Blog 1 - Igor Kapusniak
Blog 1 - Igor Kapusniak
About Me
My name is Igor Kapusniak, I am currently in my 4th year of studying Applied Computing in S.E.T.U. with a specialisation in Internet of Things and Automotive.
My hobbies include running, 3d modelling and 3d printing, and reading books on astronomy/physics.
Bin Bot Project Ideas
Fullness Tracking
Track how full the Bin Bot is using ultrasonic sensors and display the information on a dashboard. Audio from the microbit could play when certain fullness thresholds are reached. This could also include automatic notifications when the bin is ready to be emptied.
Remote Control
Control the Bin Bot remotely from any where using microbits, MQTT, and a dashboard. The Bin Bot could be made to look in a specific direction and make a facial expression using its eyebrows.
Text to Speech
Implement a text to speech system that allows the Bin Bot to give audio updates or warnings. For example, it could say: I’m almost full, Thank you for recycling, or Please don’t throw non-recyclables in me.
Automatic Lid
A motion sensor so the Bin Bot automatically opens its lid when someone approaches and close automatically after a few seconds.
State Machines
History of State Machines:
The idea of a state machine originated in the mid 20th century as researchers tried to create a system to describe how machines change behaviour over time. The foundation of the state machines is most often credited to Alan Turing, for his description of the Turing Machine in 1936. He described a mathematical model of computation that moves between predefined states based on inputs and rules.
Building upon Turing's work, Edward F. Moore introduced the Moore Machine in the 1950s, and a short while later George Mealy introduced the Mealy Machine. Both Mealy and Moore used sequential logic but differed in a number of areas such as;
The Moore Machine depends only upon the present state, whereas the Mealy Machine depends upon both the present state and the inputs. The Moore Machine places its output within the state itself, while the Mealy Machine produces outputs on the transitions between states. These differences affect how quickly outputs can respond to input changes and how complex the overall design becomes, making each model suitable for different types of applications in digital systems and control logic.
DRS Diagram:
The state machine diagram above demonstrates the operation and state changes of a DRS system found on Formula 1 cars. Each of the five states has a specific role in ensuring the system operates correctly without any exploits. The Inactive state acts as the default condition where DRS is unavailable and the servo remains at a 90 degree position. When the required conditions are met, the system moves into Ready, indicating DRS can be used but still requires driver input. The Ready Timer state allows for the DRS to be activated with 5 seconds even if the conditions for the DRS Ready state are no longer met, preventing the rapid switching between the DRS Inactive and DRS Ready state. Once activated, DRS On the servo is set to 180 degrees, while the Pause state acts as a cooldown state to prevent immediate reactivation and ensure controlled operation.

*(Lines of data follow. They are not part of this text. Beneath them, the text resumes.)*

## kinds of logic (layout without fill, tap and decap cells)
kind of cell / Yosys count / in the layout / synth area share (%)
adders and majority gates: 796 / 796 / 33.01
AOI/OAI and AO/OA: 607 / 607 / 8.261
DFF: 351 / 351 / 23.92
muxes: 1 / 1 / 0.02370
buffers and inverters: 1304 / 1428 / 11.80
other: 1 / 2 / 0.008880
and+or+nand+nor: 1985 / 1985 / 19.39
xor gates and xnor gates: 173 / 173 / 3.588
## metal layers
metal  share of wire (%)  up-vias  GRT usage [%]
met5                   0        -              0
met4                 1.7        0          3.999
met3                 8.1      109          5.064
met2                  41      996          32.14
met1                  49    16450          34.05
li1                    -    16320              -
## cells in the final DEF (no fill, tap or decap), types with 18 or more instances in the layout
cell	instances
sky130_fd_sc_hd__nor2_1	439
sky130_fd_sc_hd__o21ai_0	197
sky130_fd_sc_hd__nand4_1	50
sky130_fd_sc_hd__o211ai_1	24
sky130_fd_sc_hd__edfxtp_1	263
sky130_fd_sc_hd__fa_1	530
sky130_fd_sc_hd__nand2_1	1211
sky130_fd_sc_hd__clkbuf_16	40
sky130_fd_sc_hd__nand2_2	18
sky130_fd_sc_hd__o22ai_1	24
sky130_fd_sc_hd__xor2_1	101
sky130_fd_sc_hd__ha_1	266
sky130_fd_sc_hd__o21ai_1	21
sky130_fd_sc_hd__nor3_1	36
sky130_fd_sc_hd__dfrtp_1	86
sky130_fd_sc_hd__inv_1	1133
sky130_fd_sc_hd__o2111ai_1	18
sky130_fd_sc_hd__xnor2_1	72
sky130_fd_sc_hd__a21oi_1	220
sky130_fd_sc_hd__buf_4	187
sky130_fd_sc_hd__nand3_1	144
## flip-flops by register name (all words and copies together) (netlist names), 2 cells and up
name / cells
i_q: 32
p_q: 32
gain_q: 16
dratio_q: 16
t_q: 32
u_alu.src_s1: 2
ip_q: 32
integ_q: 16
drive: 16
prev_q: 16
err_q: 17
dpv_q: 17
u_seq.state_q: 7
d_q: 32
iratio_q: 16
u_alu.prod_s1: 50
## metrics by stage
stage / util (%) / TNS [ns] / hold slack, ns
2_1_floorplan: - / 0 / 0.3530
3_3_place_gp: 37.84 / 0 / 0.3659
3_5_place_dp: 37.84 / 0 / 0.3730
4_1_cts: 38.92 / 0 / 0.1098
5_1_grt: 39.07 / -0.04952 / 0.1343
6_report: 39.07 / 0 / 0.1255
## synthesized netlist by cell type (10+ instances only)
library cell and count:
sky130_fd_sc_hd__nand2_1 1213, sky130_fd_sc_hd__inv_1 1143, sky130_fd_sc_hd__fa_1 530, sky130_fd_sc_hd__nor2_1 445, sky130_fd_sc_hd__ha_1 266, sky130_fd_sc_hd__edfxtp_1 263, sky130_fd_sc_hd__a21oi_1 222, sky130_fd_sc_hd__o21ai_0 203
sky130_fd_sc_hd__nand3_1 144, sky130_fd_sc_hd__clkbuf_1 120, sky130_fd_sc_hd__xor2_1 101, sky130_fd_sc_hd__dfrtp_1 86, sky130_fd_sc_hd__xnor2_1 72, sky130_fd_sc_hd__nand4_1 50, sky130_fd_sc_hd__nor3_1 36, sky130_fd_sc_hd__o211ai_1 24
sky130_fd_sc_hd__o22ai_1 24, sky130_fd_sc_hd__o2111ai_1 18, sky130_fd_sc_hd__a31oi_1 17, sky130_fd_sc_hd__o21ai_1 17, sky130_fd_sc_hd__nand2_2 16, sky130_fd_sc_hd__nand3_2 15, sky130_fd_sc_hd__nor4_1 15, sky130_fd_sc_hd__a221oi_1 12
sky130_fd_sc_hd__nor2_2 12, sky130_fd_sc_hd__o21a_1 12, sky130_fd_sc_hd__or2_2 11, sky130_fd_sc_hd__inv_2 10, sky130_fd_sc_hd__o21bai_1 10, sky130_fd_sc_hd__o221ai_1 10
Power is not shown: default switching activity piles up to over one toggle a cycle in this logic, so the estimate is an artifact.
**src/sv/apfm_pkg.sv**
```systemverilog
// package for the as path filter match block
// holds payload structs, token and phase types, register and mode codes
// no dependencies
package apfm_pkg;

  // configuration port
  localparam int unsigned ADDR_W = 3;
  localparam int unsigned DATA_W = 32;
  localparam logic REG_MODE   = 1'b0;
  localparam logic REG_TARGET = 1'b1;

  // match modes
  localparam logic [2:0] MODE_EMPTY   = 3'd0;
  localparam logic [2:0] MODE_PEER    = 3'd1;
  localparam logic [2:0] MODE_SOURCE  = 3'd2;
  localparam logic [2:0] MODE_TRANSIT = 3'd3;
  localparam logic [2:0] MODE_ANY     = 3'd4;
  localparam logic [2:0] MODE_RESET   = MODE_ANY;

  // token queue between front and back
  localparam int unsigned Q_DEPTH = 4;
  localparam int unsigned Q_PTR_W = $clog2(Q_DEPTH);
  localparam int unsigned Q_CNT_W = $clog2(Q_DEPTH + 1);

  // input beat
  typedef struct packed {
    logic [7:0] path_byte;
    logic       byte_present;
    logic       path_end;
  } item_t;

  // result beat
  typedef struct packed {
    logic matched;
    logic malformed;
  } result_t;

  // parser phase
  typedef enum logic [1:0] {
    PH_TYPE,
    PH_COUNT,
    PH_AS
  } phase_t;

  // byte class worked out by the front
  typedef enum logic [2:0] {
    CLS_NONE,
    CLS_TYPE,
    CLS_CNT_ZERO,
    CLS_CNT_SOME,
    CLS_AS_BYTE,
    CLS_AS_LAST
  } tok_cls_t;

  typedef struct packed {
    tok_cls_t   cls;
    logic [7:0] data;
    logic       last;
    logic       bad;
  } token_t;

endpackage

```
**src/sv/apfm_front.sv**
```systemverilog
// front end: accepts input beats and classifies each byte of the path
// tracks segment header and as byte position; depends on apfm_pkg
module apfm_front
  import apfm_pkg::*;
(
  input  logic   clk,
  input  logic   rst,
  input  logic   item_valid,
  output logic   item_stall,
  input  item_t  item,
  input  logic   q_full,
  output logic   push,
  output token_t push_tok
);

  phase_t     phase, phase_next, phase_step;
  logic [7:0] ases_left, ases_left_next;
  logic [1:0] byte_of_as, byte_of_as_next;
  logic       take, has_byte, byte_zero, as_done;

  assign item_stall = q_full;
  assign take       = item_valid && !q_full;
  assign has_byte   = take && item.byte_present;
  assign byte_zero  = (item.path_byte == 8'd0);
  assign as_done    = (byte_of_as == 2'd3);

  // phase after this byte
  always_comb begin
    phase_step = phase;
    if (has_byte) begin
      unique case (phase)
        PH_TYPE:  phase_step = PH_COUNT;
        PH_COUNT: phase_step = byte_zero ? PH_TYPE : PH_AS;
        PH_AS:    phase_step = (as_done && ases_left == 8'd1) ? PH_TYPE : PH_AS;
        default:  phase_step = PH_TYPE;
      endcase
    end
  end

  // next state: back to segment start at the end of a path
  always_comb begin
    phase_next = phase_step;
    if (take && item.path_end) begin
      phase_next = PH_TYPE;
    end
  end

  // outputs: token class and counters
  always_comb begin
    push_tok.cls    = CLS_NONE;
    push_tok.data   = item.path_byte;
    push_tok.last   = item.path_end;
    push_tok.bad    = (phase_step != PH_TYPE);
    ases_left_next  = ases_left;
    byte_of_as_next = byte_of_as;
    if (has_byte) begin
      unique case (phase)
        PH_TYPE: begin
          push_tok.cls = CLS_TYPE;
        end
        PH_COUNT: begin
          push_tok.cls    = byte_zero ? CLS_CNT_ZERO : CLS_CNT_SOME;
          ases_left_next  = item.path_byte;
          byte_of_as_next = 2'd0;
        end
        PH_AS: begin
          byte_of_as_next = byte_of_as + 2'd1;
          if (as_done) begin
            push_tok.cls   = CLS_AS_LAST;
            ases_left_next = ases_left - 8'd1;
          end else begin
            push_tok.cls = CLS_AS_BYTE;
          end
        end
        default: push_tok.cls = CLS_NONE;
      endcase
    end
    if (take && item.path_end) begin
      ases_left_next  = 8'd0;
      byte_of_as_next = 2'd0;
    end
  end

  // only beats with a byte or a path end go on
  assign push = take && (item.byte_present || item.path_end);

  // state registers
  always_ff @(posedge clk) begin
    if (rst) begin
      phase      <= PH_TYPE;
      ases_left  <= 8'd0;
      byte_of_as <= 2'd0;
    end else begin
      phase      <= phase_next;
      ases_left  <= ases_left_next;
      byte_of_as <= byte_of_as_next;
    end
  end

endmodule

```
**src/sv/apfm_queue.sv**
```systemverilog
// short token queue between front and back ends
// register file with read and write pointers; depends on apfm_pkg
module apfm_queue
  import apfm_pkg::*;
(
  input  logic   clk,
  input  logic   rst,
  input  logic   push,
  input  token_t push_tok,
  output logic   full,
  input  logic   pop,
  output logic   pop_valid,
  output token_t pop_tok
);

  token_t             store [Q_DEPTH];
  logic [Q_PTR_W-1:0] wr_ptr, rd_ptr;
  logic [Q_CNT_W-1:0] count;
  logic               do_push, do_pop;

  assign full      = (count == Q_CNT_W'(Q_DEPTH));
  assign pop_valid = (count != '0);
  assign pop_tok   = store[rd_ptr];
  assign do_push   = push && !full;
  assign do_pop    = pop && pop_valid;

  // entry storage
  always_ff @(posedge clk) begin
    if (do_push) begin
      store[wr_ptr] <= push_tok;
    end
  end

  // pointers and fill count
  always_ff @(posedge clk) begin
    if (rst) begin
      wr_ptr <= '0;
      rd_ptr <= '0;
      count  <= '0;
    end else begin
      if (do_push) begin
        wr_ptr <= wr_ptr + Q_PTR_W'(1);
      end
      if (do_pop) begin
        rd_ptr <= rd_ptr + Q_PTR_W'(1);
      end
      if (do_push && !do_pop) begin
        count <= count + Q_CNT_W'(1);
      end else if (do_pop && !do_push) begin
        count <= count - Q_CNT_W'(1);
      end
    end
  end

`ifndef SYNTHESIS
  a_count_bound: assert property (@(posedge clk) disable iff (rst)
    count <= Q_CNT_W'(Q_DEPTH))
    else $error("queue fill count above depth");

  a_pop_drains: assert property (@(posedge clk) disable iff (rst)
    (do_pop && !do_push) |=> (count == $past(count) - Q_CNT_W'(1)))
    else $error("queue count did not drop on pop");

  a_empty_ptrs: assert property (@(posedge clk) disable iff (rst)
    (count == '0) |-> (rd_ptr == wr_ptr))
    else $error("empty queue with pointers apart");
`endif

endmodule

```
**src/sv/apfm_back.sv**
```systemverilog
// back end: assembles as numbers, tracks hits and issues the result beat
// output register decouples the result stall; depends on apfm_pkg
module apfm_back
  import apfm_pkg::*;
(
  input  logic        clk,
  input  logic        rst,
  input  logic [2:0]  match_mode,
  input  logic [31:0] target_as,
  input  logic        tok_valid,
  input  token_t      tok,
  output logic        tok_pop,
  output logic        result_valid,
  input  logic        result_stall,
  output result_t     result
);

  logic [23:0] as_shift;
  logic        in_first, peer_hit, earlier_hit, pending_hit, open_has_as, saw_any;
  logic        in_first_next, peer_hit_next, earlier_hit_next, pending_hit_next;
  logic        open_has_as_next, saw_any_next, hit, m;

  assign tok_pop = tok_valid && !(result_valid && result_stall);
  assign hit     = ({as_shift, tok.data} == target_as);

  // hit tracking for this token
  always_comb begin
    in_first_next    = in_first;
    peer_hit_next    = peer_hit;
    earlier_hit_next = earlier_hit;
    pending_hit_next = pending_hit;
    open_has_as_next = open_has_as;
    saw_any_next     = saw_any || (tok.cls != CLS_NONE);
    case (tok.cls) inside
      CLS_CNT_ZERO, CLS_CNT_SOME: begin
        earlier_hit_next = earlier_hit || pending_hit;
        pending_hit_next = 1'b0;
        open_has_as_next = (tok.cls == CLS_CNT_SOME);
        if (tok.cls == CLS_CNT_ZERO) begin
          in_first_next = 1'b0;
        end
      end
      CLS_AS_LAST: begin
        if (in_first) begin
          peer_hit_next = hit;
          in_first_next = 1'b0;
        end
        earlier_hit_next = earlier_hit || pending_hit;
        pending_hit_next = hit;
      end
      default: ;
    endcase
  end

  // match decision at path end
  always_comb begin
    unique case (match_mode)
      MODE_EMPTY:   m = !saw_any_next;
      MODE_PEER:    m = peer_hit_next;
      MODE_SOURCE:  m = open_has_as_next && pending_hit_next;
      MODE_TRANSIT: m = earlier_hit_next;
      MODE_ANY:     m = earlier_hit_next || pending_hit_next;
      default:      m = 1'b0;
    endcase
  end

  // as byte shift line
  always_ff @(posedge clk) begin
    if (tok_pop && tok.cls == CLS_AS_BYTE) begin
      as_shift <= {as_shift[15:0], tok.data};
    end
  end

  // path state, cleared after each result
  always_ff @(posedge clk) begin
    if (rst) begin
      in_first    <= 1'b1;
      peer_hit    <= 1'b0;
      earlier_hit <= 1'b0;
      pending_hit <= 1'b0;
      open_has_as <= 1'b0;
      saw_any     <= 1'b0;
    end else if (tok_pop) begin
      if (tok.last) begin
        in_first    <= 1'b1;
        peer_hit    <= 1'b0;
        earlier_hit <= 1'b0;
        pending_hit <= 1'b0;
        open_has_as <= 1'b0;
        saw_any     <= 1'b0;
      end else begin
        in_first    <= in_first_next;
        peer_hit    <= peer_hit_next;
        earlier_hit <= earlier_hit_next;
        pending_hit <= pending_hit_next;
        open_has_as <= open_has_as_next;
        saw_any     <= saw_any_next;
      end
    end
  end

  // result register
  always_ff @(posedge clk) begin
    if (rst) begin
      result_valid <= 1'b0;
    end else if (tok_pop && tok.last) begin
      result_valid <= 1'b1;
    end else if (!result_stall) begin
      result_valid <= 1'b0;
    end
  end

  always_ff @(posedge clk) begin
    if (tok_pop && tok.last) begin
      result.matched   <= m && !tok.bad;
      result.malformed <= tok.bad;
    end
  end

endmodule

```
**src/sv/as_path_filter_match_top.sv**
```systemverilog
// Matches a BGP AS path, fed one byte per beat, against a configured AS
// number under a configured mode and gives one result beat per path. The
// block takes one input beat per cycle while the token queue has room. A
// path end passes through the token queue before its result is registered.
// A four-entry token queue between parser and match logic, plus the result
// register, lets input keep flowing for a few beats while the result side
// is stalled. Registers: match_mode at 0x0, target_as at 0x4.
module as_path_filter_match_top
  import apfm_pkg::*;
(
  input  logic              clk,
  input  logic              rst,
  // input channel
  input  logic              item_valid,
  output logic              item_stall,
  input  item_t             item,
  // result channel
  output logic              result_valid,
  input  logic              result_stall,
  output result_t           result,
  // configuration port
  input  logic              psel,
  input  logic              penable,
  input  logic              pwrite,
  input  logic [ADDR_W-1:0] paddr,
  input  logic [DATA_W-1:0] pwdata,
  output logic [DATA_W-1:0] prdata,
  output logic              pready
);

  logic [2:0]  match_mode;
  logic [31:0] target_as;
  logic        cfg_write, q_full, push, tok_valid, tok_pop;
  token_t      push_tok, tok;

  // configuration registers
  assign pready    = 1'b1;
  assign cfg_write = psel && penable && pwrite && pready;

  always_ff @(posedge clk) begin
    if (rst) begin
      match_mode <= MODE_RESET;
      target_as  <= 32'd0;
    end else if (cfg_write) begin
      unique case (paddr[2])
        REG_MODE:   match_mode <= pwdata[2:0];
        REG_TARGET: target_as  <= pwdata;
        default: ;
      endcase
    end
  end

  // register read back
  always_comb begin
    unique case (paddr[2])
      REG_MODE:   prdata = {29'd0, match_mode};
      REG_TARGET: prdata = target_as;
      default:    prdata = '0;
    endcase
  end

  apfm_front u_front (
    .clk        (clk),
    .rst        (rst),
    .item_valid (item_valid),
    .item_stall (item_stall),
    .item       (item),
    .q_full     (q_full),
    .push       (push),
    .push_tok   (push_tok)
  );

  apfm_queue u_queue (
    .clk       (clk),
    .rst       (rst),
    .push      (push),
    .push_tok  (push_tok),
    .full      (q_full),
    .pop       (tok_pop),
    .pop_valid (tok_valid),
    .pop_tok   (tok)
  );

  apfm_back u_back (
    .clk          (clk),
    .rst          (rst),
    .match_mode   (match_mode),
    .target_as    (target_as),
    .tok_valid    (tok_valid),
    .tok          (tok),
    .tok_pop      (tok_pop),
    .result_valid (result_valid),
    .result_stall (result_stall),
    .result       (result)
  );

`ifndef SYNTHESIS
  a_bad_no_match: assert property (@(posedge clk) disable iff (rst)
    result_valid |-> !(result.malformed && result.matched))
    else $error("malformed path reported as matched");

  a_cfg_mode: assert property (@(posedge clk) disable iff (rst)
    (cfg_write && paddr[2] == REG_MODE) |=> (match_mode == $past(pwdata[2:0])))
    else $error("mode register not written");

  a_stall_full: assert property (@(posedge clk) disable iff (rst)
    item_stall |-> q_full)
    else $error("input stalled with queue room");
`endif

endmodule

```
**config.mk**
```make
export PLATFORM = sky130hd
export DESIGN_NAME = as_path_filter_match_top
export DESIGN_NICKNAME = d
export VERILOG_FILES = /design/src/sv/apfm_pkg.sv /design/src/sv/apfm_front.sv /design/src/sv/apfm_queue.sv /design/src/sv/apfm_back.sv /design/src/sv/as_path_filter_match_top.sv
export SDC_FILE = /design/constraint.sdc
export NUM_CORES = 1
export LEC_CHECK = 0
export CAP_MARGIN = 10
export CORE_ASPECT_RATIO = 0.8
export CORE_MARGIN = 2
export CORE_UTILIZATION = 58
export DETAILED_ROUTE_END_ITERATION = 6
export DONT_BUFFER_PORTS = 1
export GPL_TIMING_DRIVEN = 0
export PLACE_DENSITY = 0.78
export SLEW_MARGIN = 20
export SYNTH_ARGS = -nofsm -noshare
export SYNTH_HDL_FRONTEND = slang
export SYNTH_SLANG_ARGS = --single-unit
```
**constraint.sdc**
```tcl
create_clock -name clk -period 10.66 [get_ports clk]
set_input_delay 0 -clock clk [delete_from_list [all_inputs] [get_ports clk]]
set_output_delay 0 -clock clk [all_outputs]
set_load 0.02 [all_outputs]
```
==> qor.yml <==
sta:
  maxSlewHeadroom_pct: 35.6
  setup_total_negative_slack_ps: 0
  period_minus_slack_ps: 2770
  clock_skew_ps: 10.0
  rsz0062_at_grt: "no"
  report.final.setup_viol: 0
  ratio_of_final_minimum_period_to_clock_period_pct: 26.0
  hold_viol: 0
  max_clock_freq_ghz: 0.361
  drv_slew: 0
  tightest_slew_ps: 964
worst_setup_path:
  cp_data_arrival_time_ps: 3110
  path_cells: "nor3b_1 > nor2b_1 > o21a_1 > ha_1 > inv_1 > fa_1 > xor2_1 > or3_1 > a21oi_1"
  criticalPathCategory: "reg2reg"
  cpMaxStageDelayCell: "sky130_fd_sc_hd__nor3b_1"
  timing.critical_path.required_ps: 11010
  worst-path-max-fanout: 7
  crit_path_start_kind: "flip-flop"
  timing.critical_path.slowest_cell_delay_ps: 800
  critical_path.endpoint_type: "flip-flop"
routing:
  firstDrtPassIters: 5
  route.antenna.remaining_nets: 0
  routed_wire_length_per_instance_um: 20.0
  overall_via_count_from_detail_route: 4667
  vias_per_cell: 6.01
  drt_first_iter_violations: 408
  route.final.wire_length_um: 15500
  drt_drc_violations_left: 0
global_routing:
  globalRouteOverflowTotal: 0
  gr_usage_total_pct: 27.9
  grt_max_degree: 17
  first_global_vias: 4716
  grt_pass1_wl_um: 24700
  number_of_antenna_violations_at_the_first_check_in_global_routing: 2
die:
  die_width_um: 120
  fp.coreArea_um2: 10400
  rows: 33
  fp.dieArea_um2: 11600
  chip_height_um: 96.7
  boundaryPins: 89
  start_util_pct: 60.2
run_status:
  run_status: "finished, final reports clean"
pwr:
  p_leak_uw: 0.00275
  design_power_total_uw: 1490
  power_dens_cells_nw_per_um2: 199
  ir_drop_mv: 0.176
logic_synthesis:
  postSynthRegisterBits: 141
  synth_enable_flop_cells: 78
  netlist_area_um2: 6230
  synthesis.area_per_instance_um2: 11.4
  yosys.cell_types.count: 55
  synth_seq_area_share_pct: 57.8
  synth_cells: 549
  yosys_warnings: 0
  synthArstFlopShare_pct: 0
  syn-num-nets: 616
  synth_top_flop_cell: "sky130_fd_sc_hd__edfxtp_1"
cts:
  clkSinkCount: 141
  clkSlewWorstSetupHoldPaths_ps: 60
  clk_root_buffer_cell: "sky130_fd_sc_hd__clkbuf_16"
  clk_latency_ps: 420
  ctsHtreeMaxLevel: 4
  tritoncts: "yes"
  tritoncts_buffers: 17
  cts_repair_resize_count: 0
  max-clock-path-buffers: 2
final_layout:
  synthToLayoutAreaGrowth_pct: 20.1
  final_core_util_pct: 72.2
  finalNetCount: 688
  drive_above_1_share_pct: 7.41
  final_cell_count_no_fill: 777
flow_run:
  max_cap_viol_count: 0
place:
  dpl.hpwl_um: 9950
  routabilityCongestion: 0.891
  port_buffers: 0
  place.detailed.instances: 692
worst_hold_path:
  class_of_the_worst_hold_path: "in2reg"
flip-flops by register name (all words and copies together), names as in the netlist, named ones only:
signal,count
u_front.byte_of_as,2
u_back.in_first,1
u_queue.store,52
u_back.pending_hit,1
u_back.saw_any,1
u_front.ases_left,8
match_mode,3
u_back.as_shift,24
u_back.open_has_as,1
u_queue.count,3
u_queue.rd_ptr,2
u_back.peer_hit,1
u_queue.wr_ptr,2
u_back.result_valid,1
u_front.phase,2
u_back.earlier_hit,1
u_back.result,2
target_as,32
Yosys cell counts (2+ instances only):
master / count / area (µm²)
sky130_fd_sc_hd__mux2i_1: 7 / 70.1
sky130_fd_sc_hd__a211o_1: 2 / 17.5
sky130_fd_sc_hd__edfxtp_1: 78 / 2340
sky130_fd_sc_hd__or4_1: 3 / 22.5
sky130_fd_sc_hd__or3_1: 3 / 18.8
sky130_fd_sc_hd__a211oi_1: 2 / 15.0
sky130_fd_sc_hd__nand2b_1: 6 / 37.5
sky130_fd_sc_hd__nor2_1: 31 / 116
sky130_fd_sc_hd__nand2_1: 86 / 323
sky130_fd_sc_hd__or2_2: 4 / 25.0
sky130_fd_sc_hd__nor2b_1: 4 / 25.0
sky130_fd_sc_hd__mux4_1: 11 / 289
sky130_fd_sc_hd__mux4_2: 2 / 45.0
sky130_fd_sc_hd__nor4_1: 6 / 37.5
sky130_fd_sc_hd__o21a_1: 2 / 15.0
sky130_fd_sc_hd__buf_1: 3 / 11.3
sky130_fd_sc_hd__nor3_1: 9 / 45.0
sky130_fd_sc_hd__a21o_1: 3 / 22.5
sky130_fd_sc_hd__xor2_1: 30 / 263
sky130_fd_sc_hd__a31oi_1: 4 / 25.0
sky130_fd_sc_hd__o41ai_1: 2 / 17.5
sky130_fd_sc_hd__xnor2_1: 7 / 61.3
sky130_fd_sc_hd__dfxtp_1: 63 / 1260
sky130_fd_sc_hd__o21ai_0: 13 / 65.1
sky130_fd_sc_hd__nand4_1: 3 / 18.8
sky130_fd_sc_hd__a21oi_1: 51 / 255
sky130_fd_sc_hd__o211ai_1: 2 / 15.0
sky130_fd_sc_hd__inv_1: 16 / 60.1
sky130_fd_sc_hd__clkbuf_1: 19 / 71.3
sky130_fd_sc_hd__ha_1: 14 / 175
sky130_fd_sc_hd__nand3_1: 4 / 20.0
sky130_fd_sc_hd__a2bb2oi_1: 2 / 17.5
sky130_fd_sc_hd__and2_1: 35 / 219
kinds of logic after synthesis:
| kind of cell | share of synthesized area (%) |
|---|---|
| simple gates | 16.0 |
| flops | 57.8 |
| compound gates | 8.31 |
| buf+inv | 2.81 |
| xor+xnor | 5.20 |
| mux | 6.66 |
| fa+ha+maj | 3.13 |
| other cells | 0.0601 |
power breakdown:
group	internal, µW	leakage, µW	switching [µW]	total [µW]
Combinational	117	0.00125	154	270
Clock	321	0.000269	229	549
Sequential	634	0.00123	37.9	672
Total	1070	0.00275	420	1490
stage by stage:
| step | hold slack, ps | area [µm²] | setup slack [ps] |
|---|---|---|---|
| floorplan | 98.9 | 6230 | 6530 |
| global placement | 99.2 | 6410 | 5400 |
| detailed placement | 99.2 | 6430 | 7860 |
| CTS | 5.16 | 7480 | 7840 |
| global route | 58.2 | 7480 | 7650 |
| finish | 33.4 | 7490 | 7890 |
layout by cell type (no fill, tap or decap), types with 18 or more instances in the layout:
cell type,count
sky130_fd_sc_hd__nand2_1,86
sky130_fd_sc_hd__nor2_1,31
sky130_fd_sc_hd__clkbuf_1,20
sky130_fd_sc_hd__edfxtp_1,78
sky130_fd_sc_hd__clkbuf_16,18
sky130_fd_sc_hd__a21oi_1,51
sky130_fd_sc_hd__dlygate4sd3_1,50
sky130_fd_sc_hd__xor2_1,30
sky130_fd_sc_hd__and2_1,35
sky130_fd_sc_hd__dfxtp_1,63
what timing repair did:
item / 4_1_cts / 5_1_grt
hold buffers: 50 / 0
endpoints found under the hold margin: 85 / 0
buffers inserted: 0 / 0
per-layer routing:
layer / vias up / share of wire (%) / global-route usage, %
li1: 2094 / - / -
met1: 2295 / 42 / 36.4
met2: 228 / 47 / 43.9
met3: 50 / 7.8 / 7.61
met4: 0 / 3.1 / 12.1
met5: - / 0 / 0
final timing paths:
check                                           from                                 end  slack (ps)  cells past startpoint
hold / removal                               item[0]      u_queue.wr_ptr[0]$_SDFFE_PP0P_          30                      3
setup / recovery       u_queue.count[2]$_SDFFE_PP0P_       u_queue.count[2]$_SDFFE_PP0P_        7890                      9
hold reg to reg   u_front.byte_of_as[1]$_SDFFE_PP0P_  u_front.byte_of_as[1]$_SDFFE_PP0P_         460                      2
setup reg to reg       u_queue.count[2]$_SDFFE_PP0P_       u_queue.count[2]$_SDFFE_PP0P_        7890                      9
area by class of cell:
class                           instances  area (µm²)
Tap cell                              140         175
Buffer                                 25         115
Multi-Input combinational cell        367        2460
Inverter                               16        60.1
Timing Repair Buffer                   53         515
Antenna cell                            3        7.51
Sequential cell                       141        3600
Fill cell                             673        2880
Clock inverter                         11        65.1
Clock buffer                           21         482
worst max-delay path: cells and delay by family (launching register included):
kind	cells	cell delay, ps
compound gates	2	420
xor+xnor	1	80
fa+ha+maj	2	430
buf+inv	1	80
flops	1	370
simple gates	3	1300
Note: power is estimated with default switching activity, not from simulation.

Timeouts prevent rapid state switching and ensure the system returns to a safe configuration if no valid input is received. Braking immediately disables DRS and forces a transition to the Pause state. Visual and audio feedback through the RGB strip and sound output provide status indications.
State machine examples:
Mars Rover Entry, Descent & Landing
NASA used a sequence of mission phases to land Curiosity on Mars, automatically progressing through a predetermined states such as entry, parachute deployment, powered descent, and sky crane separation.
SpaceX Falcon 9 First-Stage Landing
SpaceX’s booster rockets perform a controlled return and vertical landing using onboard guidance software. The landing logic is a sequenced control system that transitions through states such as boost-back, reentry, grid-fin guidance, landing burn, and touchdown in a predetermined progression.
Video Game AI
Game developers commonly use state machines to control non-player characters. An AI agent’s behaviour switches between states such as idle, patrol, chase, and attack depending on various conditions.
Autonomous Robot Navigation
In robotics, autonomous navigation systems often rely on state machines to decide actions based on sensor inputs. A robot might transition between states such as moving forward, detecting an obstacle, stopping, and navigating around the obstacle, providing structured reactivity to changing environments.